→ **WHAT IS BEING ASKED**: Each line of the data below holding the word "assignment" must be copied.
+++ THE INPUT
**config.mk**
```make
export PLATFORM = sky130hd
export DESIGN_NAME = dcs_frame_slave
export DESIGN_NICKNAME = d
export VERILOG_FILES = /design/src/rtl/dcs_pkg.sv /design/src/rtl/dcs_in_sync.sv /design/src/rtl/dcs_edge.sv /design/src/rtl/dcs_shifter.sv /design/src/rtl/dcs_decode.sv /design/src/rtl/dcs_frame_slave.sv
export SDC_FILE = /design/constraint.sdc
export NUM_CORES = 1
export LEC_CHECK = 0
export ABC_AREA = 1
export BUFFER_PORTS_ARGS = -buffer_cell sky130_fd_sc_hd__buf_4
export CORE_MARGIN = 3
export CORE_UTILIZATION = 55
export DETAILED_ROUTE_END_ITERATION = 7
export PLACE_DENSITY_LB_ADDON = 0.15
export SKIP_LAST_GASP = 1
export SYNTH_ARGS = -nofsm -noshare
export SYNTH_HDL_FRONTEND = slang
export SYNTH_SLANG_ARGS = --single-unit
```
**constraint.sdc**
```tcl
create_clock -name clk -period 1.7 [get_ports clk]
set_input_delay 0 -clock clk [delete_from_list [all_inputs] [get_ports clk]]
set_output_delay 0 -clock clk [all_outputs]
set_load 0.05 [all_outputs]
```
===== config.mk =====
export PLATFORM = sky130hd
export DESIGN_NAME = shf_carry_shifter
export DESIGN_NICKNAME = d
export VERILOG_FILES = /design/src/rtl/shf_pkg.sv /design/src/rtl/shf_amt_decode.sv /design/src/rtl/shf_rotator.sv /design/src/rtl/shf_out_stage.sv /design/src/rtl/shf_carry_shifter.sv
export SDC_FILE = /design/constraint.sdc
export NUM_CORES = 1
export LEC_CHECK = 0
export ABC_AREA = 0
export BUFFER_PORTS_ARGS = -buffer_cell sky130_fd_sc_hd__buf_2
export CORE_UTILIZATION = 40
export DETAILED_ROUTE_END_ITERATION = 10
export HOLD_SLACK_MARGIN = 0.15
export PLACE_DENSITY = 0.67
export SYNTH_ARGS = -nofsm -noshare
export SYNTH_HDL_FRONTEND = slang
export SYNTH_HIERARCHICAL = 1
export SYNTH_SLANG_ARGS = --single-unit

===== constraint.sdc =====
create_clock -name clk -period 4.6 [get_ports clk]
set_input_delay 0.92 -clock clk [delete_from_list [all_inputs] [get_ports clk]]
set_output_delay 0.92 -clock clk [all_outputs]
set_load 0.03 [all_outputs]
**src/rtl/slk_pkg.sv**
```systemverilog
package slk_pkg;
  localparam logic [7:0] OP_RD_LOCK = 8'hE0;
  localparam logic [7:0] OP_WR_LOCK = 8'hE1;
  localparam logic [7:0] BYTE_LOCKED   = 8'h00;
  localparam logic [7:0] BYTE_UNLOCKED = 8'hFF;

  typedef enum logic [1:0] {
    QK_NONE  = 2'b00,
    QK_READ  = 2'b01,
    QK_PROG  = 2'b10,
    QK_ERASE = 2'b11
  } qkind_e;
endpackage

```
**src/rtl/slk_index.sv**
```systemverilog
module slk_index #(
  parameter int ADDR_W       = 24,
  parameter int SECTOR_SHIFT = 16,
  localparam int IDX_W       = ADDR_W - SECTOR_SHIFT
) (
  input  logic [ADDR_W-1:0] addr,
  output logic [IDX_W-1:0]  idx
);
  logic unused_low;
  assign unused_low = ^addr[SECTOR_SHIFT-1:0];
  assign idx        = addr[ADDR_W-1:SECTOR_SHIFT];
endmodule

```
**src/rtl/slk_bits.sv**
```systemverilog
module slk_bits #(
  parameter int   IDX_W        = 8,
  parameter logic RESET_UNLOCK = 1'b1,
  localparam int  NSEC         = 1 << IDX_W
) (
  input  logic             clk,
  input  logic             rst,
  input  logic             we,
  input  logic [IDX_W-1:0] widx,
  input  logic             wval,
  input  logic [IDX_W-1:0] ridx_a,
  output logic             rbit_a,
  input  logic [IDX_W-1:0] ridx_b,
  output logic             rbit_b
);
  logic [NSEC-1:0] flags;

  for (genvar s = 0; s < NSEC; s++) begin : g_flag
    always_ff @(posedge clk) begin
      if (rst) begin
        flags[s] <= RESET_UNLOCK;
      end else if (we && (widx == IDX_W'(s))) begin
        flags[s] <= wval;
      end
    end
  end

  assign rbit_a = flags[ridx_a];
  assign rbit_b = flags[ridx_b];
endmodule

```
**src/rtl/slk_query.sv**
```systemverilog
module slk_query
  import slk_pkg::*;
(
  input  logic [1:0] kind,
  input  logic       unlocked,
  output logic       inhibit
);
  logic alters_array;
  always_comb begin
    unique case (qkind_e'(kind))
      QK_PROG, QK_ERASE: alters_array = 1'b1;
      default:           alters_array = 1'b0;
    endcase
  end
  assign inhibit = alters_array && !unlocked;
endmodule

```
**src/rtl/sector_lock_reg.sv**
```systemverilog
module sector_lock_reg
  import slk_pkg::*;
#(
  parameter int   ADDR_W       = 24,
  parameter int   SECTOR_SHIFT = 16,
  parameter logic RESET_UNLOCK = 1'b1,
  localparam int  IDX_W        = ADDR_W - SECTOR_SHIFT
) (
  input  logic              clk,
  input  logic              rst,
  input  logic              cmd_valid,
  input  logic [7:0]        cmd_op,
  input  logic [ADDR_W-1:0] cmd_addr,
  input  logic [7:0]        cmd_wdata,
  output logic              rd_valid,
  output logic [7:0]        rd_byte,
  input  logic [1:0]        q_kind,
  input  logic [ADDR_W-1:0] q_addr,
  output logic              q_inhibit
);
  logic [IDX_W-1:0] cmd_idx, q_idx;
  logic             cmd_bit, q_bit;
  logic             do_wr, do_rd;

  slk_index #(.ADDR_W(ADDR_W), .SECTOR_SHIFT(SECTOR_SHIFT)) u_cmd_idx (
    .addr(cmd_addr), .idx(cmd_idx));
  slk_index #(.ADDR_W(ADDR_W), .SECTOR_SHIFT(SECTOR_SHIFT)) u_q_idx (
    .addr(q_addr), .idx(q_idx));

  assign do_wr = cmd_valid && (cmd_op == OP_WR_LOCK);
  assign do_rd = cmd_valid && (cmd_op == OP_RD_LOCK);

  slk_bits #(.IDX_W(IDX_W), .RESET_UNLOCK(RESET_UNLOCK)) u_bits (
    .clk(clk), .rst(rst),
    .we(do_wr), .widx(cmd_idx), .wval(cmd_wdata != BYTE_LOCKED),
    .ridx_a(cmd_idx), .rbit_a(cmd_bit),
    .ridx_b(q_idx),   .rbit_b(q_bit));

  slk_query u_query (.kind(q_kind), .unlocked(q_bit), .inhibit(q_inhibit));

  always_ff @(posedge clk) begin
    if (rst) begin
      rd_valid <= 1'b0;
      rd_byte  <= 8'h00;
    end else begin
      rd_valid <= do_rd;
      if (do_rd) rd_byte <= cmd_bit ? BYTE_UNLOCKED : BYTE_LOCKED;
    end
  end
endmodule

```
$ cat src/rtl/dlink_plan.sv
module dlink_plan
    import dlink_pkg::*;
(
    input  logic [2:0]  op,
    input  logic [1:0]  size,
    input  logic [3:0]  rnum,
    input  logic [31:0] addr,
    input  logic [31:0] wdata,
    output plan_t       plan
);
    logic is_long;
    assign is_long = size[1];

    always_comb begin
        plan          = '0;
        plan.words[0] = CMD_NOP;
        plan.n_out    = 3'd1;
        plan.kind     = RK_NONE;
        case (op_e'(op))
            OP_RDMEM: begin
                plan.words[0] = CMD_RDMEM | size_code(size);
                plan.words[1] = addr[31:16];
                plan.words[2] = addr[15:0];
                plan.n_out    = 3'd3;
                plan.kind     = RK_DATA;
                plan.n_in     = is_long ? 2'd2 : 2'd1;
                plan.byte_rd  = (size == 2'd0);
            end
            OP_WRMEM: begin
                plan.words[0] = CMD_WRMEM | size_code(size);
                plan.words[1] = addr[31:16];
                plan.words[2] = addr[15:0];
                plan.kind     = RK_ACK;
                if (is_long) begin
                    plan.words[3] = wdata[31:16];
                    plan.words[4] = wdata[15:0];
                    plan.n_out    = 3'd5;
                end else begin
                    plan.words[3] = (size == 2'd0) ? {8'h00, wdata[7:0]} : wdata[15:0];
                    plan.n_out    = 3'd4;
                end
            end
            OP_RDREG: begin
                plan.words[0] = CMD_RDREG | {12'h000, rnum};
                plan.kind     = RK_DATA;
                plan.n_in     = 2'd2;
            end
            OP_WRREG: begin
                plan.words[0] = CMD_WRREG | {12'h000, rnum};
                plan.words[1] = wdata[31:16];
                plan.words[2] = wdata[15:0];
                plan.n_out    = 3'd3;
                plan.kind     = RK_ACK;
            end
            OP_RESUME: plan.words[0] = CMD_RESUME;
            OP_PRST: begin
                plan.words[0] = CMD_PRST;
                plan.kind     = RK_ACK;
            end
            default: plan.words[0] = CMD_NOP;
        endcase
    end
endmodule
==> config.mk <==
export PLATFORM = sky130hd
export DESIGN_NAME = refresh_sched
export DESIGN_NICKNAME = d
export VERILOG_FILES = /design/src/rtl/refresh_pkg.sv /design/src/rtl/refresh_interval_timer.sv /design/src/rtl/refresh_debt_ctr.sv /design/src/rtl/refresh_seq_fsm.sv /design/src/rtl/refresh_sched.sv
export SDC_FILE = /design/constraint.sdc
export NUM_CORES = 1
export LEC_CHECK = 0
export ABC_AREA = 1
export BUFFER_PORTS_ARGS = -buffer_cell sky130_fd_sc_hd__clkbuf_2
export CORE_MARGIN = 8
export CORE_UTILIZATION = 30
export DETAILED_ROUTE_END_ITERATION = 10
export PLACE_DENSITY = 0.5
export SLEW_MARGIN = 20
export SYNTH_ARGS = -nofsm -noshare
export SYNTH_HDL_FRONTEND = slang
export SYNTH_SLANG_ARGS = --single-unit
==> constraint.sdc <==
create_clock -name clk -period 2.05 [get_ports clk]
set_input_delay 0 -clock clk [delete_from_list [all_inputs] [get_ports clk]]
set_output_delay 0 -clock clk [all_outputs]
set_load 0.05 [all_outputs]
## src/rtl/exc_entry_seq.sv

```systemverilog
module exc_entry_seq #(
  parameter int XLEN = 32,
  parameter logic [XLEN-1:0] NMI_OFS = 'h3C0,
  parameter logic [XLEN-1:0] BRK_OFS = 'h3BC,
  parameter int UM_BIT = 31,
  parameter int S_BIT = 5,
  parameter int ILM_LSB = 16,
  parameter logic [4:0] NMI_LVL = 5'd15,
  parameter logic [4:0] BRK_ILM = 5'd4
) (
  input  logic            clk,
  input  logic            rst_n,
  input  logic            nmi_req,
  input  logic            brk_req,
  input  logic [4:0]      brk_lvl,
  input  logic            dbg_en,
  input  logic [XLEN-1:0] ps_in,
  input  logic [XLEN-1:0] ssp_in,
  input  logic [XLEN-1:0] tbr_in,
  input  logic [XLEN-1:0] next_pc,
  output logic [XLEN-1:0] ps_out,
  output logic            ps_we,
  output logic [XLEN-1:0] ssp_out,
  output logic            ssp_we,
  output logic [XLEN-1:0] pc_out,
  output logic            pc_we,
  output logic            dbg_enter,
  output logic            done,
  output logic            busy,
  output logic            mem_req,
  output logic            mem_we,
  output logic [XLEN-1:0] mem_addr,
  output logic [XLEN-1:0] mem_wdata,
  input  logic [XLEN-1:0] mem_rdata,
  input  logic            mem_ack
);
  localparam logic [XLEN-1:0] WORD = XLEN'(4);

  typedef enum logic [2:0] {IDLE, STAT, PUSH_PS, PUSH_PC, VEC, FIN} st_t;

  st_t             st;
  logic [XLEN-1:0] sv_ps, sp, npc, vaddr, pc_r;
  logic            is_brk;

  wire [4:0] cur_ilm = ps_in[ILM_LSB +: 5];
  wire nmi_ok = nmi_req && (NMI_LVL < cur_ilm);
  wire brk_ok = brk_req && (brk_lvl < cur_ilm) && ps_in[UM_BIT] && dbg_en;

  always_ff @(posedge clk or negedge rst_n) begin
    if (!rst_n) begin
      st     <= IDLE;
      sv_ps  <= '0;
      sp     <= '0;
      npc    <= '0;
      vaddr  <= '0;
      pc_r   <= '0;
      is_brk <= 1'b0;
    end else begin
      case (st)
        IDLE: if (nmi_ok || brk_ok) begin
          st     <= STAT;
          sv_ps  <= ps_in;
          sp     <= ssp_in;
          npc    <= next_pc;
          is_brk <= !nmi_ok;
          vaddr  <= tbr_in + (nmi_ok ? NMI_OFS : BRK_OFS);
        end
        STAT: begin
          st <= PUSH_PS;
          sp <= sp - WORD;
        end
        PUSH_PS: if (mem_ack) begin
          st <= PUSH_PC;
          sp <= sp - WORD;
        end
        PUSH_PC: if (mem_ack) st <= VEC;
        VEC: if (mem_ack) begin
          st   <= FIN;
          pc_r <= mem_rdata;
        end
        FIN: st <= IDLE;
        default: st <= IDLE;
      endcase
    end
  end

  always_comb begin
    ps_out = sv_ps;
    ps_out[UM_BIT] = 1'b0;
    ps_out[S_BIT] = 1'b0;
    ps_out[ILM_LSB +: 5] = is_brk ? BRK_ILM : NMI_LVL;
  end

  assign ps_we     = (st == STAT);
  assign busy      = (st != IDLE);
  assign mem_req   = (st == PUSH_PS) || (st == PUSH_PC) || (st == VEC);
  assign mem_we    = (st == PUSH_PS) || (st == PUSH_PC);
  assign mem_addr  = (st == VEC) ? vaddr : sp;
  assign mem_wdata = (st == PUSH_PS) ? sv_ps : (st == PUSH_PC) ? npc : '0;
  assign done      = (st == FIN);
  assign pc_we     = done;
  assign ssp_we    = done;
  assign pc_out    = pc_r;
  assign ssp_out   = sp;
  assign dbg_enter = done && is_brk;


  mem_hold_chk: assert property (@(posedge clk) disable iff (!rst_n)
    mem_req && !mem_ack |=> mem_req && $stable(mem_addr) && $stable(mem_wdata) && $stable(mem_we));


  done_pulse_chk: assert property (@(posedge clk) disable iff (!rst_n)
    done |=> !done && !busy);


  done_after_read_chk: assert property (@(posedge clk) disable iff (!rst_n)
    $rose(done) |-> $past(mem_req && mem_ack && !mem_we));


  stat_first_chk: assert property (@(posedge clk) disable iff (!rst_n)
    $rose(busy) |-> ps_we && !mem_req);


  stat_priv_chk: assert property (@(posedge clk) disable iff (!rst_n)
    ps_we |-> !ps_out[UM_BIT] && !ps_out[S_BIT]);


  strobe_excl_chk: assert property (@(posedge clk) disable iff (!rst_n)
    $onehot0({ps_we, mem_req, done}));
endmodule

```

## config.mk

```make
export PLATFORM = sky130hd
export DESIGN_NAME = exc_entry_seq
export DESIGN_NICKNAME = d
export VERILOG_FILES = /design/src/rtl/exc_entry_seq.sv
export SDC_FILE = /design/constraint.sdc
export NUM_CORES = 1
export LEC_CHECK = 0
export ABC_AREA = 1
export BUFFER_PORTS_ARGS = -buffer_cell sky130_fd_sc_hd__buf_2
export CAP_MARGIN = 20
export CELL_PAD_IN_SITES_DETAIL_PLACEMENT = 1
export CELL_PAD_IN_SITES_GLOBAL_PLACEMENT = 2
export CORE_MARGIN = 10
export CORE_UTILIZATION = 29
export CTS_CLUSTER_SIZE = 40
export DETAILED_ROUTE_END_ITERATION = 8
export GPL_ROUTABILITY_DRIVEN = 0
export HOLD_SLACK_MARGIN = 0.03
export MAX_ROUTING_LAYER = met4
export PLACE_DENSITY = 0.83
export SYNTH_ARGS = -nofsm -noshare
export SYNTH_HDL_FRONTEND = slang
export SYNTH_SLANG_ARGS = --single-unit
```

## constraint.sdc

```tcl
create_clock -name clk -period 3.75 [get_ports clk]
set_clock_uncertainty 0.1 [all_clocks]
set_input_delay 0.5625 -clock clk [delete_from_list [all_inputs] [get_ports clk]]
set_output_delay 0.5625 -clock clk [all_outputs]
set_load 0.02 [all_outputs]
```

# Yosys cells after proc, flatten, opt, wreduce, memory -nomap -nowiden

Cells that the tools add are included.

Add/subtract/negate cells: 2
$lt $le $gt $ge: 2
Equal/unequal tests: 9
Muxes and demuxes: 13
Reduce and logical (&&, ||, !) cells: 16

Operators with widths:

| cell                  | number |
|---|---|
| $mux 32               | 5 |
| $pmux 32 s3           | 1 |
| $add 32x10->32        | 1 |
| $sub 32x3->32 const B | 1 |
| $pmux 3 s5            | 1 |
| $mux 3                | 4 |
| $ne 2x2->1 const B    | 4 |
| $mux 7                | 1 |
| $eq 3x2->1 const B    | 2 |
| $eq 3x3->1 const B    | 2 |
| $reduce_bool 3->1     | 2 |
| $logic_and 1x1->1     | 5 |
| $lt 4x5->1 const A    | 1 |
| $lt 5x5->1            | 1 |
| $mux 4                | 1 |
| $reduce_and 2->1      | 2 |
| $reduce_and 4->1      | 1 |
| $eq 3x1->1 const B    | 1 |
| $logic_not 3->1       | 1 |
| $logic_or 1x1->1      | 3 |
| $reduce_and 3->1      | 1 |
| $logic_not 1->1       | 1 |

Bits in registers: 164
Input port bits: 171

# Depth between registers and ports, before layout

Depth after elaboration: 7
Depth in mapped cells: 14

# Worst setup path before layout

OpenSTA, ideal clock, no wires.

Kind: input to register
Start point: in ps_in[20]
End point: reg vaddr[18]
Arrival: 2213 ps
Data required time: 3523 ps
Path slack: 1309 ps
Stages on the path: 10
Buffers on the path: 0
Path through: nand2_1 ha_1 fa_1 nand3_1 nand2_1 nand2_1 nand3_1 nand2_1 xor2_1 o21ai_0

Longest elaborated chain between the ends: 6

RTL lines:

| element                                                | RTL line | source |
|---|---|---|
| start: declaration                                     | 17       | `input logic [XLEN-1:0] ps_in,` |
| branches (longest 6 deep; another with $add 32x10->32) | -        |  |
| end signal: assignment                                 | 66       | `vaddr <= tbr_in + (nmi_ok ? NMI_OFS : BRK_OFS);` |
| end: declaration                                       | 42       | `logic [XLEN-1:0] sv_ps, sp, npc, vaddr, pc_r;` |

Several ways; the timed one is not identified.
A chain may end at the register's enable or synchronous reset.

# Worst setup path in the final report

Start point: reg st[2]
End point: out mem_addr[13]

Longest elaborated chain between the ends: 2

RTL lines:

| element                  | RTL line | source |
|---|---|---|
| start: declaration       | 41       | `st_t st;` |
| start signal: assignment | 51       | `st <= IDLE;` |
| start signal: assignment | 61       | `st <= STAT;` |
| start signal: assignment | 69       | `st <= PUSH_PS;` |
| $eq 3x3->1               | 98       | `assign mem_addr = (st == VEC) ? vaddr : sp;` |
| $mux 32                  | 98       |  |
| end: declaration         | 32       | `output logic [XLEN-1:0] mem_addr,` |

No other way between the ends.

==> results.py <==
metrics = {
    "place": {
        "placed_cells": 2013,
        "dpl-instance-area_sq_mm": 0.0114,
        "post-dp-hpwl_mm": 30.0,
        "portBuffers": 334,
    },
    "run": {
        "drv_cap": 0,
    },
    "detailed_routing": {
        "first_pass_iters": 4,
        "post_drt_via_cell_ratio": 4.55,
        "vias": 9331,
        "wirelength_mm": 38.2,
        "ant_nets": 0,
        "drc": 0,
        "routedWlPerCell_um": 18.6,
        "initialDrtViolationCount": 505,
    },
    "run_status": {
        "status": "completed",
    },
    "synthesis": {
        "ys_async_sr_fraction": 1.00,
        "synth_top_area_share": 0.427,
        "yosys_warnings": 0,
        "ys_ff_latch": 164,
        "synth_area_sq_mm": 0.00962,
        "synth_top_flop_cell": "dfrtp_1",
        "yosysTopAreaCell": "dfrtp_1",
        "synthTopCellsByArea": "dfrtp_1, nand2_1, mux2_4, nand3_1, o21ai_0",
        "synth_edf_count": 0,
        "seq_area_frac_synth": 0.427,
        "synth.distinct_cells": 43,
        "postSynthAreaPerCell_sq_um": 7.35,
        "postSynthCellCount": 1309,
    },
    "die": {
        "dieHeight_um": 202,
        "core_sq_mm": 0.0326,
        "fp.dieArea_sq_mm": 0.0409,
        "io_pins": 339,
        "start_util": 0.295,
        "die-width_um": 202,
        "rows": 66,
    },
    "sta": {
        "fin_crit_sh": 0.804,
        "tightest_slew_ps": 1100,
        "timing.slew.headroom": 0.266,
        "finalHoldViolCount": 0,
        "setup_tns_ps": 0,
        "final_max_slew_viol_count": 0,
        "setup_viol": 0,
        "fmax_mhz": 332,
        "rsz0062_at_grt": "no",
        "fin_crit_ps": 3020,
    },
    "critical_path": {
        "cp_slowest_cell": "dfrtp_1",
        "crit_chain": "inv_2 > nor2_4 > buf_4 > nand2_1 > o21ai_0 > buf_2",
        "crit_type": "flip-flop to output pin",
        "crit_arrival_ps": 2350,
        "end_kind": "output pin",
        "crit_required_ps": 3090,
        "path_max_fanout": 51,
        "cp-start-kind": "flip-flop",
        "max_stage_delay_ps": 510,
    },
    "global_route": {
        "grt-ovfl-total": 0,
        "grt_antenna_before_repair": 5,
        "grt_max_degree": 72,
        "grtUsageTotal": 0.189,
        "grt_pass1_vias": 9874,
        "grt_pass1_wl_mm": 59.1,
    },
    "cells_and_area": {
        "fin_nets": 1772,
        "finalNonFillerCells": 2050,
        "final_cell_mix": "nand2_1, buf_2, dfrtp_1, nand3_1, nor2_1",
        "multi_input_area_sq_mm": 0.00470,
        "mostFrequentLayoutCell": "nand2_1",
        "stdcell_area_sq_mm": 0.0121,
        "regArea_sq_mm": 0.00410,
        "drive_gt1_frac": 0.266,
        "area_growth_pct": 25.5,
        "nFillCells": 4172,
    },
    "power_and_ir_drop": {
        "peakVddDrop_mv": 0.434,
        "p_leak_nw": 6.79,
        "p_switching_mw": 5.43,
        "clockPowerShare": 0.168,
        "internal_power_mw": 5.56,
        "p_comb_frac": 0.528,
        "seqPwrFrac": 0.304,
        "power.density_mw_per_mm2": 910,
        "switching_share": 0.494,
    },
    "cts": {
        "cts_buffer_depth": 2,
        "tritoncts": "done",
        "htreeDepth": 4,
        "post_cts_resized": 0,
        "cts_root_buf": "clkbuf_16",
        "cts_hold_buf": 0,
        "postCtsSetupBuffers": 0,
        "clkSinkCount": 164,
        "clk_latency_ps": 440,
        "cts-buffers-inserted": 17,
        "clk_pin_slew_worst_paths_ps": 70,
    },
    "worst_hold_path": {
        "hp-class": "input pin to async pin",
    },
}
==> flip-flops by register name (all words and copies together), names as in the netlist <==
signal / count
ssp_out: 32
npc: 32
is_brk: 1
st: 3
vaddr: 32
pc_out: 32
sv_ps: 32
==> final cells by class <==
class	count	share of cell area
Antenna cell	5	0.00104
Clock buffer	23	0.0412
Clock inverter	9	0.00974
Inverter	83	0.0260
Multi-Input combinational cell	981	0.389
Sequential cell	164	0.340
Tap cell	442	0.0458
Timing Repair Buffer	343	0.148
==> cell usage after synthesis (3+ instances only) <==
| cell type | n |
|---|---|
| clkbuf_1 | 14 |
| o21ai_0 | 64 |
| a21boi_0 | 4 |
| buf_4 | 38 |
| nor3_1 | 11 |
| inv_1 | 75 |
| buf_2 | 24 |
| nor2_1 | 80 |
| buf_6 | 6 |
| ha_1 | 10 |
| nand3_1 | 82 |
| o21ai_1 | 13 |
| xor2_1 | 21 |
| mux2_4 | 30 |
| xnor2_1 | 10 |
| nand4_1 | 10 |
| mux2i_1 | 3 |
| dfrtp_1 | 164 |
| inv_2 | 7 |
| nand2_1 | 605 |
| a21oi_1 | 10 |
==> per-stage QoR <==
| step | hold slack [ps] | setup slack, ps | power, mW | utilization |
|---|---|---|---|---|
| final | 33.9 | 734 | 11.0 | 0.370 |
| after global routing | 53.1 | 568 | 11.9 | 0.370 |
| after CTS | 36.3 | 679 | 11.2 | 0.370 |
| after detailed placement | 367 | 745 | 9.26 | 0.351 |
| after global placement | 363 | 790 | 9.10 | 0.351 |
| after floorplan | 167 | 1310 | 7.29 | - |
==> layer usage <==
layer	up-vias	GRT usage	wire (um)
met4	0	0.0480	401
li1	4636	-	-
met5	-	-	0
met3	20	0.0353	1710
met2	200	0.298	18100
met1	4475	0.245	18000
==> power groups by stage <==
stage | Combinational, mW | Sequential (mW) | Clock [mW]
after floorplan | 3.73 | 3.56 | 0
after global placement | 5.77 | 3.33 | 0
after detailed placement | 5.90 | 3.37 | 0
after CTS | 5.93 | 3.34 | 1.92
after global routing | 6.46 | 3.47 | 1.99
final | 5.80 | 3.34 | 1.85
==> kinds of logic after synthesis <==
kind of cell               Yosys count  share of synthesized area
other                                2                   0.000781
and+or+nand+nor                    804                      0.336
xor gates and xnor gates            31                     0.0282
muxes                               35                     0.0523
AOI/OAI and AO/OA                   96                     0.0531
adders and majority gates           11                     0.0151
buffers and inverters              166                     0.0877
DFF                                164                      0.427
==> worst max-delay path: cells and delay by family, from the launching register on <==
kind	cells	cell delay, ps
simple gates	2	440
buf+inv	3	800
flops	1	510
compound gates	1	150
==> final timing paths <==
kind / start / endpoint / slack [ps] / cells past startpoint
min reg2reg: npc[20] / npc[20] / 380 / 2
max reg2reg: st[0] / ssp_out[31] / 1140 / 9
min: rst_n / vaddr[17] / 30 / 1
min in group clk: next_pc[20] / npc[20] / 210 / 3
max in group asynchronous: rst_n / sv_ps[7] / 2690 / 2
max: st[2] / mem_addr[13] / 730 / 6
No activity file was read; power rests on OpenSTA's default activity.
++++++
→ **RESPONSE FOR THIS EXERCISE**:
| end signal: assignment                                 | 66       | `vaddr <= tbr_in + (nmi_ok ? NMI_OFS : BRK_OFS);` |
| start signal: assignment | 51       | `st <= IDLE;` |
| start signal: assignment | 61       | `st <= STAT;` |
| start signal: assignment | 69       | `st <= PUSH_PS;` |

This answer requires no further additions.